Inheritance allows you to keep your CSS code light-weight by applying global styles (once) to parent elements and having those styles 'broadcast' down to their child elements .. instead of styling each child element individually.

For example, you can apply a font-family styling of 'Verdana' to the <body> tag/element .. and have that styling 'inherit' down to affect the style of every text-based element in your page, or even your entire web site .. by merely styling that one tag/element.

You can then overwrite styling applied to parent elements (when desired) by applying more specific styles directly to the child elements.


When two rules conflict, the most specific rule wins. Specificity is responsible for more CSS frustration than any other rendering principle. If you're having trouble getting a particular selector to render the way you want, the problem is usually specificity.

Inline styles applied directly to an individiual element via the style attribute are most specific of all. ID selectors are the next-most specific. Then comes » Class selectors. Lastly » Element selectors.

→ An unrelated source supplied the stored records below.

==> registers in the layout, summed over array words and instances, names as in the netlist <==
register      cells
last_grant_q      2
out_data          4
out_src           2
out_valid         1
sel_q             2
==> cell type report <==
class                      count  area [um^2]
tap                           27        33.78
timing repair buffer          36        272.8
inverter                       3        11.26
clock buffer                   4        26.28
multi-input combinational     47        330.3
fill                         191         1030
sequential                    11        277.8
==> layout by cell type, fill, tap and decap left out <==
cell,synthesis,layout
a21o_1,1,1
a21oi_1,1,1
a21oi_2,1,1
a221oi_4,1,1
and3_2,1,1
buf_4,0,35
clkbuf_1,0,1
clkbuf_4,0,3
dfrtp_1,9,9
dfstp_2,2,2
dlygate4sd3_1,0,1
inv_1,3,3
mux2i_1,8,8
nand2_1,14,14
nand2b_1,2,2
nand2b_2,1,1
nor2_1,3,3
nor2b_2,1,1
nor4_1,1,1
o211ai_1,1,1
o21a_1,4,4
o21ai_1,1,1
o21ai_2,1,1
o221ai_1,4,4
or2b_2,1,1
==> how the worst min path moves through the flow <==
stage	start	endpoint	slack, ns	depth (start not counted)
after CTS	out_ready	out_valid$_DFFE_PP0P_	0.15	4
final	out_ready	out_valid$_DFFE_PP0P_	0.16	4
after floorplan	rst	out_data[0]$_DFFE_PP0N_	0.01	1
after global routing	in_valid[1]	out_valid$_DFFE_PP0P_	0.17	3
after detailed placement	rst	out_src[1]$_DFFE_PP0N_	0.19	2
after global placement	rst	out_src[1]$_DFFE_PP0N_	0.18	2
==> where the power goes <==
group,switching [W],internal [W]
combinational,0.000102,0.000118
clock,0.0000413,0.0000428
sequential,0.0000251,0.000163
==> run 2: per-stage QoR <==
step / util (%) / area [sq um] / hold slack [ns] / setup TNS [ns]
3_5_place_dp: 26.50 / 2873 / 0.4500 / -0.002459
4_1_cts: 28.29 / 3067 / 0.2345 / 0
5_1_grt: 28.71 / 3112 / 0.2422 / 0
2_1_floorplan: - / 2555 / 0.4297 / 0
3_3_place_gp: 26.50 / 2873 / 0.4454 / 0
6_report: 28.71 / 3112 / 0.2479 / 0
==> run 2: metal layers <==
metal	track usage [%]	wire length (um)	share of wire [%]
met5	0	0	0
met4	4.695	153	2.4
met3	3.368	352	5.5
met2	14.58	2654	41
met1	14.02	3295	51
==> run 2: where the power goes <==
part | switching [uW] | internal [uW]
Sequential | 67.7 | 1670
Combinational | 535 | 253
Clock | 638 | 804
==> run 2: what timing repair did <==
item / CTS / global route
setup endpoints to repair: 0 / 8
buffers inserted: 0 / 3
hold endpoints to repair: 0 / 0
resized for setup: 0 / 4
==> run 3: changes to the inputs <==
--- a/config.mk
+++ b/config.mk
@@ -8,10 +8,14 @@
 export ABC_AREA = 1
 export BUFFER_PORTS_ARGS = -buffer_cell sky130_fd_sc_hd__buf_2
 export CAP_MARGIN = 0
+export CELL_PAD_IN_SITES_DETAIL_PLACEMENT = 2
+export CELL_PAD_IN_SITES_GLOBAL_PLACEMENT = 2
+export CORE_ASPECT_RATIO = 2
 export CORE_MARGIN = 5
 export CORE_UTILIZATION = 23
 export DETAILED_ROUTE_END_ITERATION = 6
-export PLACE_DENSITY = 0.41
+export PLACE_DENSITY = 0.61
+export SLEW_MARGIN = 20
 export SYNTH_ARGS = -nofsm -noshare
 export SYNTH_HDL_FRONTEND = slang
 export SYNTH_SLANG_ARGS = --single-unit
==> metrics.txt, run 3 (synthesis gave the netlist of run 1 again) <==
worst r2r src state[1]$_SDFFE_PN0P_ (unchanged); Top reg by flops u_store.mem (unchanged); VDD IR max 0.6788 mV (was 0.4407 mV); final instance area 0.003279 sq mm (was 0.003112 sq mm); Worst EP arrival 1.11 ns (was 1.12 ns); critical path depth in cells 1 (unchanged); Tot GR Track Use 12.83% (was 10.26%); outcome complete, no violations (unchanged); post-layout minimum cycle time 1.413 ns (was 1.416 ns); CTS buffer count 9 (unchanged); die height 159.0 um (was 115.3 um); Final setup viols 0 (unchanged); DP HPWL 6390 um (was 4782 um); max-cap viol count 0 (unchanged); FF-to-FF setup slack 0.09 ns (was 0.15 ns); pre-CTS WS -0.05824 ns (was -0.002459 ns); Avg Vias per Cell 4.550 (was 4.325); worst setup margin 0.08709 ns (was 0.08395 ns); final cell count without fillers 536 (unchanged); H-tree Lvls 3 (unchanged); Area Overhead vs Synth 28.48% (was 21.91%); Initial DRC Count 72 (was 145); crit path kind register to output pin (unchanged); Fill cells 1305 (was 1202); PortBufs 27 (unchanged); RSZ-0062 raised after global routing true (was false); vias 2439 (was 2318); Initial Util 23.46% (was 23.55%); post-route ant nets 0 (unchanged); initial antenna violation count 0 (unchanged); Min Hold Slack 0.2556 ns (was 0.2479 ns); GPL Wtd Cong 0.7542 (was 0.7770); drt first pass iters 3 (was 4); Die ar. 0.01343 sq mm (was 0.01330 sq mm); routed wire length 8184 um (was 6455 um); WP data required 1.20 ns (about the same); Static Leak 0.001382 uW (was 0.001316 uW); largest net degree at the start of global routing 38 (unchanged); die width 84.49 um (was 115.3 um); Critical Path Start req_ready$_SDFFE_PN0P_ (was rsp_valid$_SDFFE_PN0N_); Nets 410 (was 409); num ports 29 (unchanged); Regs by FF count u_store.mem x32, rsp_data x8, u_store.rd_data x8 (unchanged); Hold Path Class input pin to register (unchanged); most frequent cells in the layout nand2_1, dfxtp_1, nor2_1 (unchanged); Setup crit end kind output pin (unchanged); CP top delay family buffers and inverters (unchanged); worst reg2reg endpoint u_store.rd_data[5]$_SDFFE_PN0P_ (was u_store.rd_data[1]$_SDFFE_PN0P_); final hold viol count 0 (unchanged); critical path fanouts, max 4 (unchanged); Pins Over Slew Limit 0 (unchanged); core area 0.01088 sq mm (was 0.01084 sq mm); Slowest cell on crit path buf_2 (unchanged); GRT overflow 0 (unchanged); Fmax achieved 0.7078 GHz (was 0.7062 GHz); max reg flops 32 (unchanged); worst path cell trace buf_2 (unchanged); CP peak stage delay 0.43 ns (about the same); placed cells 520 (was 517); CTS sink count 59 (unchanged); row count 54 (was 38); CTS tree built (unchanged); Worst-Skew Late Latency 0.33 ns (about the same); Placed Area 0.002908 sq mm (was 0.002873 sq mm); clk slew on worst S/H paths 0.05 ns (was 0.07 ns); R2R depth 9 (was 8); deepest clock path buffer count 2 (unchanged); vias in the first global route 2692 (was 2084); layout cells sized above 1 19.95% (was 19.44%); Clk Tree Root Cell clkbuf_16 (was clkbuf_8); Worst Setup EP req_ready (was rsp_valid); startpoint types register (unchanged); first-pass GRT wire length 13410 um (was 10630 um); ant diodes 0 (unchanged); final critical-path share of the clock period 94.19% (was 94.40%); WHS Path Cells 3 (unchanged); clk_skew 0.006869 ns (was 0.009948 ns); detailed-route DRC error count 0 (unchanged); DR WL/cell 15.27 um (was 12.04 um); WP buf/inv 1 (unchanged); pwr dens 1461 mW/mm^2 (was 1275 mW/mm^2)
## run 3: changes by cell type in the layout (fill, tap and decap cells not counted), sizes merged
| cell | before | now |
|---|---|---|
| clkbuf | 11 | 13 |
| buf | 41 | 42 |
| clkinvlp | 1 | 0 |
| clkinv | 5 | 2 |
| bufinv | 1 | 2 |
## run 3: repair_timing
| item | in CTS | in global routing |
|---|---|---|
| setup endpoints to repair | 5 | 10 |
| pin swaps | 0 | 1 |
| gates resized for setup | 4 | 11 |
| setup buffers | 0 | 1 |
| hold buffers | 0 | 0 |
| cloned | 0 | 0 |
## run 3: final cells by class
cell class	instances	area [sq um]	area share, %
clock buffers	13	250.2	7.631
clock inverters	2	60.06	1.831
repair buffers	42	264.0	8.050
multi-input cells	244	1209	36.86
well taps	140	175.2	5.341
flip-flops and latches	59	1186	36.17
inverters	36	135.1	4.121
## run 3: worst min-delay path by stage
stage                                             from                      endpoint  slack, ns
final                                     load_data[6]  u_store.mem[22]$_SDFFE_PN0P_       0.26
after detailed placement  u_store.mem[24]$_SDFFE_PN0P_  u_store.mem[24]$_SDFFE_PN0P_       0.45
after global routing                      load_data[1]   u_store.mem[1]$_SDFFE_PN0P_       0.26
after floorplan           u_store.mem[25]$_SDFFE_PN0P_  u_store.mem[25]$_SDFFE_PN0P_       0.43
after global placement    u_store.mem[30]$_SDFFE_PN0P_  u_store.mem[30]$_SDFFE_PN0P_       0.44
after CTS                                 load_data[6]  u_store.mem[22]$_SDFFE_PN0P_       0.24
**config.mk**
```make
export PLATFORM = sky130hd
export DESIGN_NAME = regfile_sequencer
export DESIGN_NICKNAME = d
export VERILOG_FILES = /design/src/rtl/regfile_seq_pkg.sv /design/src/rtl/seq_timeout_ctr.sv /design/src/rtl/regfile_sequencer.sv
export SDC_FILE = /design/constraint.sdc
export NUM_CORES = 1
export LEC_CHECK = 0
export CAP_MARGIN = 0
export CORE_ASPECT_RATIO = 1.75
export CORE_UTILIZATION = 25
export CTS_CLUSTER_DIAMETER = 100
export DETAILED_ROUTE_END_ITERATION = 6
export GPL_ROUTABILITY_DRIVEN = 0
export MAX_ROUTING_LAYER = met4
export RECOVER_POWER = 25
export SKIP_LAST_GASP = 1
export SLEW_MARGIN = 15
export SYNTH_ARGS = -nofsm -noshare
export SYNTH_HDL_FRONTEND = slang
export SYNTH_SLANG_ARGS = --single-unit
```
**constraint.sdc**
```tcl
create_clock -name clk -period 2.22 [get_ports clk]
set_clock_uncertainty 0.05 [all_clocks]
set_input_delay 0.444 -clock clk [delete_from_list [all_inputs] [get_ports clk]]
set_output_delay 0.444 -clock clk [all_outputs]
set_load 0.01 [all_outputs]
```
$ cat config.mk
export PLATFORM = sky130hd
export DESIGN_NAME = flit_tx_flat
export DESIGN_NICKNAME = d
export VERILOG_FILES = /design/src/rtl/flit_tx_if.sv /design/src/rtl/flit_tx.sv /design/src/flat_wrapper.sv
export SDC_FILE = /design/constraint.sdc
export NUM_CORES = 1
export LEC_CHECK = 0
export ABC_CLOCK_PERIOD_IN_PS = 6950
export CORE_AREA = 2 2 141 143
export DETAILED_ROUTE_END_ITERATION = 8
export DIE_AREA = 0 0 143 145
export GPL_TIMING_DRIVEN = 0
export PLACE_DENSITY_LB_ADDON = 0.15
export SLEW_MARGIN = 20
export SYNTH_ARGS = -nofsm -noshare
export SYNTH_HDL_FRONTEND = slang
export SYNTH_SLANG_ARGS = --single-unit
$ cat constraint.sdc
create_clock -name clk -period 6.95 [get_ports clk]
set_clock_uncertainty 0.15 [all_clocks]
set_input_delay 1.0425 -clock clk [delete_from_list [all_inputs] [get_ports clk]]
set_output_delay 1.0425 -clock clk [all_outputs]
set_load 0.005 [all_outputs]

To evaluate the relative specificity of a given rule, count the number of inline attributes, IDs, classes and elements. You can then calculate a numeric value of a particular CSS rule by totaling the values of its various components .. using the following values:

  • Inline style attributes = 1,000
  • ID selectors= 100 [ ID selectors begin with a '#' ]
  • Class selectors= 10 [ Class selectors begin with a period or 'dot' ]
  • Element selectors = 1

Add the values of the various components for a given rule to calculate its specificity. Increasing the specificity of a particular rule is a common way to "force" your desired styling effect. To do this, you need to understand how decendant selectors work, which is beyond the scope of this guide (tho not difficult to understand).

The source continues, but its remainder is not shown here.